By March of 1966 about 650,000 salmon smolt were released into three streams draining into Lake Michigan, another 200,000 were released into the Big Huron River of the Upper Peninsula, destined for Lake Superior. Results exceeded fondest expectations. The 5-inch smolt of the spring release had attained lengths of 24 inches and weights of up to 7 pounds by the autumn run of the early maturing, second-year jack salmon. By the third year, the normal spawning cycle for the typical coho, 12-pound fish were being caught and excitement gripped the sports fishing community. Of the 650,000 smolt released, 350,000 were recovered either by sports fishermen or by the fisheries personnel for stripping or commercial sale when hatchery capacities were filled. Five million eggs were recovered for the hatcheries to further the artificial rearing and rehabilitation program. Expectations were for releasing 10 million or more coho smolt annually within a few years of experience with the developing program.

Hopes were high in 1968 as these plans were being formulated. The 650,000 released smolt represented a gross understocking of the vast potential of the lake—roughly an ounce of fish per 24 acres. Yet even this stocking made salmon sport fishing a recreational asset. Literally thousands of boats were engaged fishing on a given weekend in the prespawning concentrations offshore. An estimated 15,000 fishermen were out for salmon on a single day, and fishing continued along the streams as the fish moved up to spawn. With roughly 10 or 15 times the initial year's number of smolt planned for release annually, the sports fishing and commercial implications of this miracle of fisheries management were truly phenomenal. Euphoric predictions of a 5 million adult coho harvest by sports fishermen annually by the end of a ten-year development and rehabilitation period characterized the situation as the year 1968 drew to a close.

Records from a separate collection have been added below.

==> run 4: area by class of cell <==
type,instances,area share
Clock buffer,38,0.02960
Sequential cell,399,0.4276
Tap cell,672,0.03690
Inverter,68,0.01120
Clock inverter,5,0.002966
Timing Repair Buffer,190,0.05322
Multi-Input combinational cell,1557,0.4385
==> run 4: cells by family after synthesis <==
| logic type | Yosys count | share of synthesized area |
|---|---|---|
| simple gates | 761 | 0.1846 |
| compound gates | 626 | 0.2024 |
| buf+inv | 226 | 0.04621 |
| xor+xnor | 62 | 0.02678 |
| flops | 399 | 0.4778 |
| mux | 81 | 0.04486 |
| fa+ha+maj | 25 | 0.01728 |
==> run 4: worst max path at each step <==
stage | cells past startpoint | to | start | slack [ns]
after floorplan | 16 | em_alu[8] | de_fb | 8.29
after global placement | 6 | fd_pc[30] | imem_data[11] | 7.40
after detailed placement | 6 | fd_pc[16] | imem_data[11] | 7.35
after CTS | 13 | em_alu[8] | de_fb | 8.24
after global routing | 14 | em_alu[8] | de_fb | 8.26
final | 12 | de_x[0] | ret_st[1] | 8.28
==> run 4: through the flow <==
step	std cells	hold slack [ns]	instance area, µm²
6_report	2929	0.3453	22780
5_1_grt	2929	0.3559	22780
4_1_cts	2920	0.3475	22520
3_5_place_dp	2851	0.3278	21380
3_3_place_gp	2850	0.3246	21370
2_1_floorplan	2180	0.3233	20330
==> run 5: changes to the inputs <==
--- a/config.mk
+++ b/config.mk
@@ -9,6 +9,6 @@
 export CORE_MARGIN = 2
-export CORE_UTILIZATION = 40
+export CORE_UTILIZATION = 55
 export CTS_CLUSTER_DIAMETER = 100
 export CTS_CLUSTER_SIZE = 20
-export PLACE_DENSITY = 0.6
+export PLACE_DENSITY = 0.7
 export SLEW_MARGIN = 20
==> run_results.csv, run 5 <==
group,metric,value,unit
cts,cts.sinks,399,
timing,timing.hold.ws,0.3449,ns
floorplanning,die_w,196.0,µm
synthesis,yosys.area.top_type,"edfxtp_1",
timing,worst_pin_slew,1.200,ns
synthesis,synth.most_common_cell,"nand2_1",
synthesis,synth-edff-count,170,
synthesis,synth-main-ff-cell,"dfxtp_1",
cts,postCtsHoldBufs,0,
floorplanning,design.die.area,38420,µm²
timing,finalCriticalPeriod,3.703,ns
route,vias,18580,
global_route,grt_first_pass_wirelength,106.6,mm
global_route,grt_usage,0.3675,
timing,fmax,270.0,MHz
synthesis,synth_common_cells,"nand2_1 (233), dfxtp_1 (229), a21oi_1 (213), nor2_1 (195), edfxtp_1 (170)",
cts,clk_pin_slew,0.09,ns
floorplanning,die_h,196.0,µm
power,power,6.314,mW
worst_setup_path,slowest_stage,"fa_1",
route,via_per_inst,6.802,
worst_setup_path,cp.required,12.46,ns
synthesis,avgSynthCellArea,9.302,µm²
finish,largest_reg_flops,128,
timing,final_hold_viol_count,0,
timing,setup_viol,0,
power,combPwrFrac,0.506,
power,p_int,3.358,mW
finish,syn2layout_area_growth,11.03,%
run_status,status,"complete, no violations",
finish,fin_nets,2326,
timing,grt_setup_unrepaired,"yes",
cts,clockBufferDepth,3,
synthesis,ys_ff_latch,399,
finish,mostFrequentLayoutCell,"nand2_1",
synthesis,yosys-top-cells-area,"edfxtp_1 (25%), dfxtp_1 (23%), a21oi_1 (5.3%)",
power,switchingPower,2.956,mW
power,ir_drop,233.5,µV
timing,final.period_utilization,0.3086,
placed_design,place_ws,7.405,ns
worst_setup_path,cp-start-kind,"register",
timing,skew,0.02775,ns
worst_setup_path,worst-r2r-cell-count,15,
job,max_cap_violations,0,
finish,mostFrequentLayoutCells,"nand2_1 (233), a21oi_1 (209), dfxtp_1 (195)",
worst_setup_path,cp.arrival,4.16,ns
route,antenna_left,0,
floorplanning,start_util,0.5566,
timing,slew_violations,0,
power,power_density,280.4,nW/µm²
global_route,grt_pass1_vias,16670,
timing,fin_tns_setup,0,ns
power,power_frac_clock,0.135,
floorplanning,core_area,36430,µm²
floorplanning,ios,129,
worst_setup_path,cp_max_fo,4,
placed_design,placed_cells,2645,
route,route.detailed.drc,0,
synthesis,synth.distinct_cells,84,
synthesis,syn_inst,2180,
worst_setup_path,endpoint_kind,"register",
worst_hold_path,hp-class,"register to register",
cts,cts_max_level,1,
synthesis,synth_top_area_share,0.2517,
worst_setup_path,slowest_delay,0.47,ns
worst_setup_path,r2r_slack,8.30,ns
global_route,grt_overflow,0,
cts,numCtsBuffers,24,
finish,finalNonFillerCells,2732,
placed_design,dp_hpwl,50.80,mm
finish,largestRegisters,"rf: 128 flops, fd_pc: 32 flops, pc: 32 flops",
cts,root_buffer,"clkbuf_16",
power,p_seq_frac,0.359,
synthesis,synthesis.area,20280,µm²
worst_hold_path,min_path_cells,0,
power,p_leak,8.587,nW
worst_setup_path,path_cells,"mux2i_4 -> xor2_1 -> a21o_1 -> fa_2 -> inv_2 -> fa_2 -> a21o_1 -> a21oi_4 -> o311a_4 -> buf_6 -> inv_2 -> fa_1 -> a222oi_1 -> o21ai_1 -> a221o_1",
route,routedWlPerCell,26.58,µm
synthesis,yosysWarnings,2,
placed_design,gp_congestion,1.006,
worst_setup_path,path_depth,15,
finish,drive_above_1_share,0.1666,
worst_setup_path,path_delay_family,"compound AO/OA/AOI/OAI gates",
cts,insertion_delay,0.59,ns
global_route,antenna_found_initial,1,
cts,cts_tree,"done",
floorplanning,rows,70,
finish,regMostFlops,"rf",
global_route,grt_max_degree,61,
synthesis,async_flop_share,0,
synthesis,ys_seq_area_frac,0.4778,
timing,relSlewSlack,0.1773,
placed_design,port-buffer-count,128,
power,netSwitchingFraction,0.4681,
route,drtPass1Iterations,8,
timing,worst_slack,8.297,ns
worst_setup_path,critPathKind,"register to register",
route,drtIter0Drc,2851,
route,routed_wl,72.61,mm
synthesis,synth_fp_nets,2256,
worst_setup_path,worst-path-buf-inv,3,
Source: an optimization exercise on an open RTL-to-GDS flow (aim: small area, a short achievable clock period and few clock cycles per item). Production flows keep margins and buffers that such runs may drop.
Where RTL was checked, it was by simulation tests only, not by an equivalence proof against the original.
Power figures rest on the tool's default switching activity, not on a simulated workload.

== v6 ==
==> module filter_config, before the edit <==
module filter_config (
    input  logic        clk,         
    input  logic        rst_n,       
    input  logic        cfg_we,      
    input  logic [3:0]  cfg_waddr,   
    input  logic [31:0] cfg_wdata,   
    input  logic [3:0]  cfg_raddr,   
    output logic [31:0] cfg_rdata,   
    output logic [47:0] local_mac,       
    output logic [15:0] ethertype,       
    output logic [7:0]  ip_protocol,     
    output logic [31:0] ip_base,         
    output logic [31:0] ip_mask,         
    output logic [15:0] udp_dst_port     
);
    logic [31:0] mac_lo;     
    logic [15:0] mac_hi;     
    always_ff @(posedge clk or negedge rst_n) begin
        if (!rst_n) begin
            mac_lo         <= 32'hDEADBEEF;   
            mac_hi         <= 16'hCAFE;       
            ethertype      <= 16'h0800;       
            ip_protocol    <= 8'h11;          
            ip_base        <= 32'h0A000100;   
            ip_mask        <= 32'hFFFFFFFC;   
            udp_dst_port   <= 16'd25565;      
        end else if (cfg_we) begin
            case (cfg_waddr)
                4'h0: mac_lo         <= cfg_wdata;            
                4'h1: mac_hi         <= cfg_wdata[15:0];      
                4'h2: ethertype      <= cfg_wdata[15:0];      
                4'h3: ip_protocol    <= cfg_wdata[7:0];       
                4'h4: ip_base        <= cfg_wdata;            
                4'h5: ip_mask        <= cfg_wdata;            
                4'h6: udp_dst_port   <= cfg_wdata[15:0];      
                default: ;                                    
            endcase
        end
    end
    logic [15:0] lo, hi;
    always_comb begin
        case (cfg_raddr)
            4'h0: lo = mac_lo[15:0];
            4'h1: lo = mac_hi;
            4'h2: lo = ethertype;
            4'h3: lo = {8'h0, ip_protocol};
            4'h4: lo = ip_base[15:0];
            4'h5: lo = ip_mask[15:0];
            4'h6: lo = udp_dst_port;
            default: lo = 16'hBEEF;
        endcase
        case (cfg_raddr)
            4'h0: hi = mac_lo[31:16];
            4'h4: hi = ip_base[31:16];
            4'h5: hi = ip_mask[31:16];
            4'h1, 4'h2, 4'h3, 4'h6: hi = 16'h0;
            default: hi = 16'hDEAD;
        endcase
    end
    assign cfg_rdata = {hi, lo};
    assign local_mac = {mac_hi, mac_lo};
endmodule
==> flow/config.mk <==
export PLATFORM = sky130hd
export DESIGN_NAME = header_parser
export DESIGN_NICKNAME = header_parser
export VERILOG_FILES = /design/flow/design.v
export SDC_FILE = /design/flow/constraint.sdc
export NUM_CORES = 4
export LEC_CHECK = 0
export CAP_MARGIN = 20
export CORE_MARGIN = 2
export CORE_UTILIZATION = 25
export PLACE_DENSITY = 0.5
export SETUP_SLACK_MARGIN = 2.0
export SLEW_MARGIN = 20
==> flow/constraint.sdc <==
create_clock -name core_clock -period 5.0 [get_ports {clk}]
set_input_delay 1.0000 -clock core_clock [delete_from_list [all_inputs] [get_ports {clk}]]
set_output_delay 1.0000 -clock core_clock [all_outputs]
set_load 0.01 [all_outputs]
standard.sh (not shown) runs the stock make flow with config.mk's settings and CLKGATE_MAP_FILE= SYNTH_SCRIPT=/design/flow/synth_recipe.tcl, a recipe that flattens the netlist after the stock synthesis.
==> flow/flow/run.sh <==
#!/bin/bash
set -euo pipefail
cp standard.sh standard_sh.txt
export BUFFER_PORTS_ARGS="-buffer_cell sky130_fd_sc_hd__buf_1"
ARGS="IO_CONSTRAINTS=$PWD/flow/io.tcl"
bash standard.sh $ARGS synth > synth.log 2>&1
R=$PWD/orfs/results/$FLOW_PLATFORM/header_parser/base
cp $R/1_2_yosys.v standard_synth.v
LIB=$FLOW_HOME/platforms/$FLOW_PLATFORM/lib/sky130_fd_sc_hd__tt_025C_1v80.lib \
IN=$PWD/standard_synth.v OUT=$PWD/remapped.v TOP=$FLOW_TOP ABC_SCRIPT=$PWD/flow/remap.abc \
  yosys -c flow/remap.tcl > remap.log 2>&1
cp remapped.v $R/1_2_yosys.v
rm -f $R/1_synth.odb $R/1_synth.sdc
bash standard.sh $ARGS > standard.log 2>&1
Other scripts of this flow, unchanged in this note and not shown: flow/flow/io.tcl, flow/flow/remap.abc, flow/flow/remap.tcl
Having completed the whole flow, v6 delivered a layout that passed the timing, DRC and antenna checks.
--- input diff v6..v7 ---
diff --git a/flow/design.v b/flow/design.v
--- a/flow/design.v
+++ b/flow/design.v
@@ -47,27 +47,18 @@
             endcase
         end
     end
-    logic [15:0] lo, hi;
     always_comb begin
         case (cfg_raddr)
-            4'h0: lo = mac_lo[15:0];
-            4'h1: lo = mac_hi;
-            4'h2: lo = ethertype;
-            4'h3: lo = {8'h0, ip_protocol};
-            4'h4: lo = ip_base[15:0];
-            4'h5: lo = ip_mask[15:0];
-            4'h6: lo = udp_dst_port;
-            default: lo = 16'hBEEF;
-        endcase
-        case (cfg_raddr)
-            4'h0: hi = mac_lo[31:16];
-            4'h4: hi = ip_base[31:16];
-            4'h5: hi = ip_mask[31:16];
-            4'h1, 4'h2, 4'h3, 4'h6: hi = 16'h0;
-            default: hi = 16'hDEAD;
+            4'h0: cfg_rdata = mac_lo;                         
+            4'h1: cfg_rdata = {16'h0, mac_hi};               
+            4'h2: cfg_rdata = {16'h0, ethertype};            
+            4'h3: cfg_rdata = {24'h0, ip_protocol};          
+            4'h4: cfg_rdata = ip_base;                       
+            4'h5: cfg_rdata = ip_mask;                       
+            4'h6: cfg_rdata = {16'h0, udp_dst_port};         
+            default: cfg_rdata = 32'hDEADBEEF;               
         endcase
     end
-    assign cfg_rdata = {hi, lo};
     assign local_mac = {mac_hi, mac_lo};
 endmodule
 module filter_core(
Findings:
Sort v6 and v7 by critical path buffer and inverter count, ascending, and v7 comes first.
Looking at launch point of the critical path, the cfg_raddr[3] result is from v7; the cfg_raddr[2] one comes from v6.
v6 → v7: total number of vias lower, total power has decreased, global-route wire length before repair fell by 5.9%, initial core utilization down 0.16 points, non-clock buffer contribution to total cell area now smaller.
Testbench counts of v7, summed over its fixed seeds: cycles 28,240, packets 2,400.
Function not checked in v6: the RTL went through the layout flow alone.

-- port drivers added, routing unchanged --
Ports are ideal in the flow. The routed layouts listed here were re-timed in OpenROAD.
Step 1: set_driving_cell puts a clkbuf_16 on clk and a buf_2 on each other input, an assumption about the parent block.
Step 2 adds t to the input delays and takes it off the output delays; t is the mean of the earliest and latest rising clock arrival at the registers after step 1. Input paths then give back, and output paths get back, about the clock's delay inside the block.
Three values: ideal ports, drivers, drivers and shift; two values: the first two.
| run | t, ns | setup WS [ns] | worst hold slack (ns) |
|---|---|---|---|
| v6 | 0.504 | 1.611 / 1.534 / 1.534 | 0.434 / 0.434 / 0.434 |
| v7 | 0.499 | 1.591 / 1.526 / 1.526 | 0.437 / 0.437 / 0.437 |
After both steps every run listed still meets setup and hold. The setup slack of v6, which loses most, moves by -0.077 ns with the drivers and by -0.077 ns with both steps.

Events in 1969 were no less dramatic, but quite different. In March the U.S. Food and Drug Administration in a routine check of the commercial salmon pack discovered residues of DDT in the fish far exceeding the maximum allowed in beef fat to pass FDA standards. Lower forms of aquatic life that sift near-microscopic plankton out of large volumes of water passing through their "winnowing mechanism" have long been known to be amazingly efficient concentrators of pesticides. Higher up in the food chain, predators ingest significant amounts of pesticides in this way. But in the case of Lake Michigan coho, it has been discovered that fish can also absorb pesticides from water which passes through their gills. In this way, as well as by feeding on smaller fishes which similarly concentrate DDT, the salmon have accumulated DDT in amounts equal to 12 parts per million overall, and as much as 90 parts per million in some of the fatty tissues.

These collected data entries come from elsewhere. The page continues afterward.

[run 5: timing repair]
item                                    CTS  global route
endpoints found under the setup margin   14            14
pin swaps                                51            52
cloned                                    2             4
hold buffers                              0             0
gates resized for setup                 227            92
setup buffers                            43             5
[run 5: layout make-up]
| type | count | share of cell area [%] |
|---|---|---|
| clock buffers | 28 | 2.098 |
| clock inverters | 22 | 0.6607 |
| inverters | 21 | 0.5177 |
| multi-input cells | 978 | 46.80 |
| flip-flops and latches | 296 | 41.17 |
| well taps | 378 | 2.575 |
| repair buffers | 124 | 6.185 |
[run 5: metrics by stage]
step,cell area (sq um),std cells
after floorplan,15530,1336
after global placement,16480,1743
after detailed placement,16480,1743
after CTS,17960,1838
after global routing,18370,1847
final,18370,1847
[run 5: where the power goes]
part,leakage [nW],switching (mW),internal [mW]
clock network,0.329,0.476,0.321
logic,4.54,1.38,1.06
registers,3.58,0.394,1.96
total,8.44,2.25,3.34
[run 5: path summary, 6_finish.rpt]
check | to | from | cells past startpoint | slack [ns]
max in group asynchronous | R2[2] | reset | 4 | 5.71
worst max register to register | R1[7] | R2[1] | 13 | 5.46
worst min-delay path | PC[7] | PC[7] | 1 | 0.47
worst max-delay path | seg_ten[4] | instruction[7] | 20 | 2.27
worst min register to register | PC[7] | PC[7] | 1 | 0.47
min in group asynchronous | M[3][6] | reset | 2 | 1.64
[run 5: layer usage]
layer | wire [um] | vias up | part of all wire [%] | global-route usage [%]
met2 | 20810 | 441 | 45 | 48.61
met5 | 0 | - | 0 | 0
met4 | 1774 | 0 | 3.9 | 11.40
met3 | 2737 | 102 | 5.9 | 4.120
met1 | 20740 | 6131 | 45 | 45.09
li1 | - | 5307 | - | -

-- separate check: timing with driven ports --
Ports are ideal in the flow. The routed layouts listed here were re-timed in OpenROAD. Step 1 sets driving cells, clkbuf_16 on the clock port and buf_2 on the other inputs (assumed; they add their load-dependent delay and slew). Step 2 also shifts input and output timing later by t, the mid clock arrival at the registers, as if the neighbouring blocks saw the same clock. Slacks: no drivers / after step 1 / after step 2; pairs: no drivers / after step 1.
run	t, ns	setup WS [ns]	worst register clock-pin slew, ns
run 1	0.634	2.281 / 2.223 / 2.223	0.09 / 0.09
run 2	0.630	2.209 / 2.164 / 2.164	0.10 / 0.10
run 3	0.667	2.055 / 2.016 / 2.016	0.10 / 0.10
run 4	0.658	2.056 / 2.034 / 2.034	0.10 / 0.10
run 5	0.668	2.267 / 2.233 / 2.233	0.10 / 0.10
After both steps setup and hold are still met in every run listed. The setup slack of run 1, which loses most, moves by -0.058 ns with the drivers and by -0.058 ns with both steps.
This is an optimization exercise on Yosys and OpenROAD, whose aim is small area and a short achievable clock period, not a production implementation.
No functional check of the RTL was part of any run shown here.

==> flow/design.v (outline; a module is shown in full before it is edited, if it fits) <==
// module lowp5: 478 lines
// module bq_fa: 4 lines
// module bq_ha: 4 lines
module lowp5(signal_in, signal_out, time_constant, clock_in, reset, enable);
  // ...
==> flow/run.sh <==
#!/bin/bash
# synth_recipe.tcl (not shown) runs the flow's synth.tcl, then flattens the netlist and writes it again
# the make line also repeats each setting of config.mk as NAME=value (left out here)
make -C /OpenROAD-flow-scripts/flow DESIGN_CONFIG=/design/flow/config.mk WORK_HOME=/design/flow/orfs CLKGATE_MAP_FILE= SYNTH_SCRIPT=/design/flow/synth_recipe.tcl finish
==> flow/config.mk <==
export PLATFORM = sky130hd
export DESIGN_NAME = lowp5
export DESIGN_NICKNAME = lowp5
export VERILOG_FILES = /design/flow/design.v
export SDC_FILE = /design/flow/constraint.sdc
export NUM_CORES = 4
export LEC_CHECK = 0
export CAP_MARGIN = 20
export CORE_MARGIN = 2
export CORE_UTILIZATION = 40
export SETUP_SLACK_MARGIN = 5
export SLEW_MARGIN = 20
export SYNTH_HIERARCHICAL = 1
==> flow/constraint.sdc <==
create_clock -name core_clock -period 15.0 [get_ports {clock_in}]
set_input_delay 3.0000 -clock core_clock [delete_from_list [all_inputs] [get_ports {clock_in}]]
set_output_delay 3.0000 -clock core_clock [all_outputs]
set_load 0.01 [all_outputs]
==> run notes, run 1 <==
- In the finished layout, the clock tree contains a buffer count of 18.
- Measured against the total synthesized area, the mux share comes to 0.0006053.
- The number of diodes added for antenna fixing is 0.
- The layout has between 4000 and 5000 filler cells.
- CTS placed an instance of clkbuf_16 at the clock tree root.
- The setup clock skew after layout is around 0.019 ns.
- For this run, global-route usage on met2 was measured as 0.3981.
- The net count of the finished layout is around 2200.
- The data arrival at the endpoint of the critical path is roughly 9.7 ns.
- Entering global routing, the biggest net connects 62 pins.
- The total number of multi-input combinational cells is about 1300.
- The clock latency reported for the late side of the worst-skew pair is a little under 0.5 ns.
- The signed area change from the synthesized netlist to the final layout is 9.732%.
- At the end of routability-driven placement, the weighted congestion stood at about 0.9.
- The register with the most flip-flops in the layout has 30 of them.
- The total of endpoints with negative setup slack in the final report is 0.
- The share of the final layout cell area in sequential cells is 0.1677.
- The clock tree from TritonCTS is built.
- In the detailed route, the total length drawn on met2 is between 20000 and 30000 um.
- The global router's overall resource usage is 0.2471.
- The height of the die is around 220 um.
- Of the post-synthesis cell area, the dominant cell type holds 0.4616.
- No sink is reached through more buffers than the 2 on the longest clock path.
- The area of placed instances is about 20000 um2.
- The synthesized design contains 114 enable-type register cells.
- The number of clock buffers added by TritonCTS is 17.
- The final HPWL from detailed placement is roughly 47000 um.
- The worst hold path class is reg -> reg.
- Among all cell types in the netlist, the one instantiated most often is fa_1.
- The cell that appears most often on the critical path is fa_1.
- The design area is a little over 20000 um2.
- The flow ran to the end and the layout has no timing, DRC or antenna violations.
- During I/O placement, the number of pins put on the boundary was 64.
- The worst slew margin relative to its limit is 0.4199.
This is an optimization exercise on Yosys and OpenROAD, whose aim is a short achievable clock period and few clock cycles, not a production implementation. No activity file was given, so power comes from the tool's default toggle rates.

## main
Design cpu, start of the top module:
module cpu (
    input clk,
    input rst,
    output logic [31:0] i_addr,
    input  logic [31:0] i_rdata,
    output logic        i_read,
    input  logic        i_resp,
    output logic [31:0] d_addr,
    input  logic [31:0] d_rdata,
    output logic [31:0] d_wdata,
    output logic [3:0]  d_byte_enable,
    output logic        d_read,
    output logic        d_write,
    input  logic        d_resp
);
localparam int BI = 4;             
localparam int BN = 1 << BI;       
localparam int BT = 30 - BI;       
logic [31:0] pc;
logic          btb_v   [BN];
logic [BT-1:0] btb_tag [BN];
logic [29:0]   btb_tgt [BN];
logic        ifid_v;
logic [31:0] ifid_ir;
logic [31:0] ifid_pc;
logic        ifid_pt;              
logic [29:0] ifid_ptgt;            
logic        idex_v;
logic [31:0] idex_a, idex_b, idex_sd, idex_alt, idex_tgt, idex_jd0, idex_jd1;
logic [29:0] idex_pc;
logic [4:0]  idex_rd;
logic        idex_ld, idex_st, idex_br, idex_jal, idex_jalr, idex_pred, idex_pt;
logic [2:0]  idex_f3;
logic        idex_t_eq, idex_t_ne, idex_t_lt, idex_t_ge, idex_t_ltu, idex_t_geu;
logic        idex_sub, idex_s_sum, idex_s_sh, idex_s_xor, idex_s_or, idex_s_and,
             idex_s_slt, idex_s_sltu, idex_s_link, idex_sh_r, idex_sh_a;
logic [31:0] exmem_res;
logic [31:0] exmem_wdata;
logic [3:0]  exmem_be;
logic [4:0]  exmem_rd;
logic        exmem_ld, exmem_st;
logic [2:0]  exmem_f3;
logic          bw_en, bw_set;
logic [BI-1:0] bw_idx;
logic [BT-1:0] bw_tag;
logic [29:0]   bw_tgt;
logic [31:0] memwb_res;
logic [4:0]  memwb_rd;
logic [31:0] res, ld_data;
logic [31:0] rf [1:31];
logic freeze;      
logic stall_lu;    
logic ex_redir, id_redir;
logic [31:0] ex_target, id_target;
assign freeze = (exmem_ld | exmem_st) & ~d_resp;
  ...
clock: 9.0 ns
lec_check: 0
abc_clock_period_in_ps: 2500
cap_margin: 20
core_margin: 2
core_utilization: 40
gpl_timing_driven: 1
place_density: 0.6
slew_margin: 20
tns_end_percent: 100
standard.sh (not shown) runs the stock make flow with config.mk's settings and CLKGATE_MAP_FILE= SYNTH_SCRIPT=/design/flow/synth_recipe.tcl, a recipe that flattens the netlist after the stock synthesis.
==> flow/flow/run.sh <==
#!/bin/bash
set -o pipefail
cp standard.sh standard.sh.txt
export SETUP_SLACK_MARGIN=6
bash standard.sh > standard.log 2>&1
## Diff of input files: the feature branch against main
- putting SETUP_SLACK_MARGIN at 5 where nothing was set
==> flow/run.sh (new file) <==
#!/bin/bash
# synth_recipe.tcl (not shown) runs the flow's synth.tcl, then flattens the netlist and writes it again
# the make line also repeats each setting of config.mk as NAME=value (left out here)
make -C /OpenROAD-flow-scripts/flow DESIGN_CONFIG=/design/flow/config.mk WORK_HOME=/design/flow/orfs CLKGATE_MAP_FILE= SYNTH_SCRIPT=/design/flow/synth_recipe.tcl finish
removed: flow/flow/run.sh
removed: flow/standard.sh
==> comparison <==
[the feature branch vs main] largest incremental delay on the critical path: lower in the feature branch
The feature branch drops fewer vias than main.
Final worst slack (the feature branch over main): decrease, 49 ps
Sum of internal, switching and leakage power for the feature branch is lower than for main.
| synthesis-to-finish area growth | the feature branch vs main | 7.5 points lower |
Portion of the clock cycle consumed by the worst path in the final layout: the feature branch vs main up 0.54 points
The core utilization of the finished layout of the feature branch is lower than that of main.
No functional check of the RTL was part of any run of this note.

---

Another version of the RTL of cpu (not shown whole).
Size in the first run: ~6,700 cells after synthesis, about 170 I/O pins.
==> flow/config.mk <==
export PLATFORM = sky130hd
export DESIGN_NAME = cpu
export DESIGN_NICKNAME = cpu
export VERILOG_FILES = /design/flow/design.v
export SDC_FILE = /design/flow/constraint.sdc
export NUM_CORES = 4
export LEC_CHECK = 0
export ABC_CLOCK_PERIOD_IN_PS = 2500
export CAP_MARGIN = 20
export CORE_MARGIN = 2
export CORE_UTILIZATION = 40
export GPL_TIMING_DRIVEN = 1
export PLACE_DENSITY = 0.6
export SETUP_SLACK_MARGIN = 5
export SLEW_MARGIN = 20
export TNS_END_PERCENT = 100
==> flow/constraint.sdc <==
create_clock -name core_clock -period 9.0 [get_ports {clk}]
set_input_delay 1.8000 -clock core_clock [delete_from_list [all_inputs] [get_ports {clk}]]
set_output_delay 1.8000 -clock core_clock [all_outputs]
set_load 0.01 [all_outputs]
run.sh (not shown) runs the stock make flow with config.mk's settings and CLKGATE_MAP_FILE= SYNTH_SCRIPT=/design/flow/synth_recipe.tcl, a recipe that flattens the netlist after the stock synthesis.
Stock flow here: none of the scripts above is used.
Edit:
- ABC_CLOCK_PERIOD_IN_PS: 2500 -> not set
- GPL_TIMING_DRIVEN: 1 -> not set
- SETUP_SLACK_MARGIN: 5 -> not set
- TNS_END_PERCENT: 100 -> not set
Result: The changed run went through all stages and came out clean. Final area goes down by a few percent. Count of clock-buffer cells in the layout fell by 2. Die area stays the same. Combinational power falls by about a fifth. Non-clock buffer count shrinks by 295. Routed wire length fell by a few percent. Synthesized cell count is unchanged. Hold slack improved by 0.0094 ns. Synthesized area is unchanged. Utilization falls by 2.8 points.
Function was not checked in any run of this note: the RTL went through the layout flow alone.

-- re-timing with driven ports --
The results above use ideal ports. As a check the final layouts listed here were re-extracted and re-timed, cells and wires unchanged. Step 1 (the two cells are an assumption about what drives the block):
set clk [get_ports {clk}]
set_driving_cell -lib_cell sky130_fd_sc_hd__clkbuf_16 $clk
set_driving_cell -lib_cell sky130_fd_sc_hd__buf_2 [delete_from_list [all_inputs] $clk]
Step 2, shift: input delay + t, output delay - t, t = (earliest + latest rising clock arrival at the registers) / 2. This alone moves slack from input paths to output paths. a / b / c = ideal / step 1 / step 2; a / b = the first two.
run | t (ns) | setup slack, ns | worst register clock-pin slew, ns | worst data-port slew with drivers (ns)
main | 0.984 | 4.802 / 4.802 / 4.500 | 0.07 / 0.07 | 0.21
the feature branch | 0.995 | 4.753 / 4.753 / 3.982 | 0.07 / 0.07 | 0.22
the first run of note 2 | 0.931 | 4.181 / 4.181 / 3.427 | 0.07 / 0.07 | 0.06
the second run of note 2 | 0.903 | 1.917 / 1.917 / 1.917 | 0.07 / 0.07 | 0.10
After both steps setup and hold are still met in every run listed. The setup slack of the feature branch, which loses most, moves by 0.000 ns with the drivers and by -0.771 ns with both steps.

The consequences of this development cannot be known with certainty. There are serious implications for reproduction of the salmon, for DDT tends to concentrate in the fatty tissues, which means it will be found in high concentrations in the yolk of the egg on which the unhatched embryo feeds. This seems to be the explanation for a die-off of young in the hatchery in 1968. But the implications may be wider than salmon and sport fishing. Persistent pesticides in some non aquatic species appear to alter production of enzymes that break down female sex hormones and affect reproduction in other ways. DDT is thus likely to be the most serious environmental hazard to higher life forms as well as to Lake Michigan salmon. Government action taken in November to ban the use of DDT by the end of 1970 in all but carefully specified situations may have come in time to reverse the buildup trend. It may not have been in time for the coho salmon.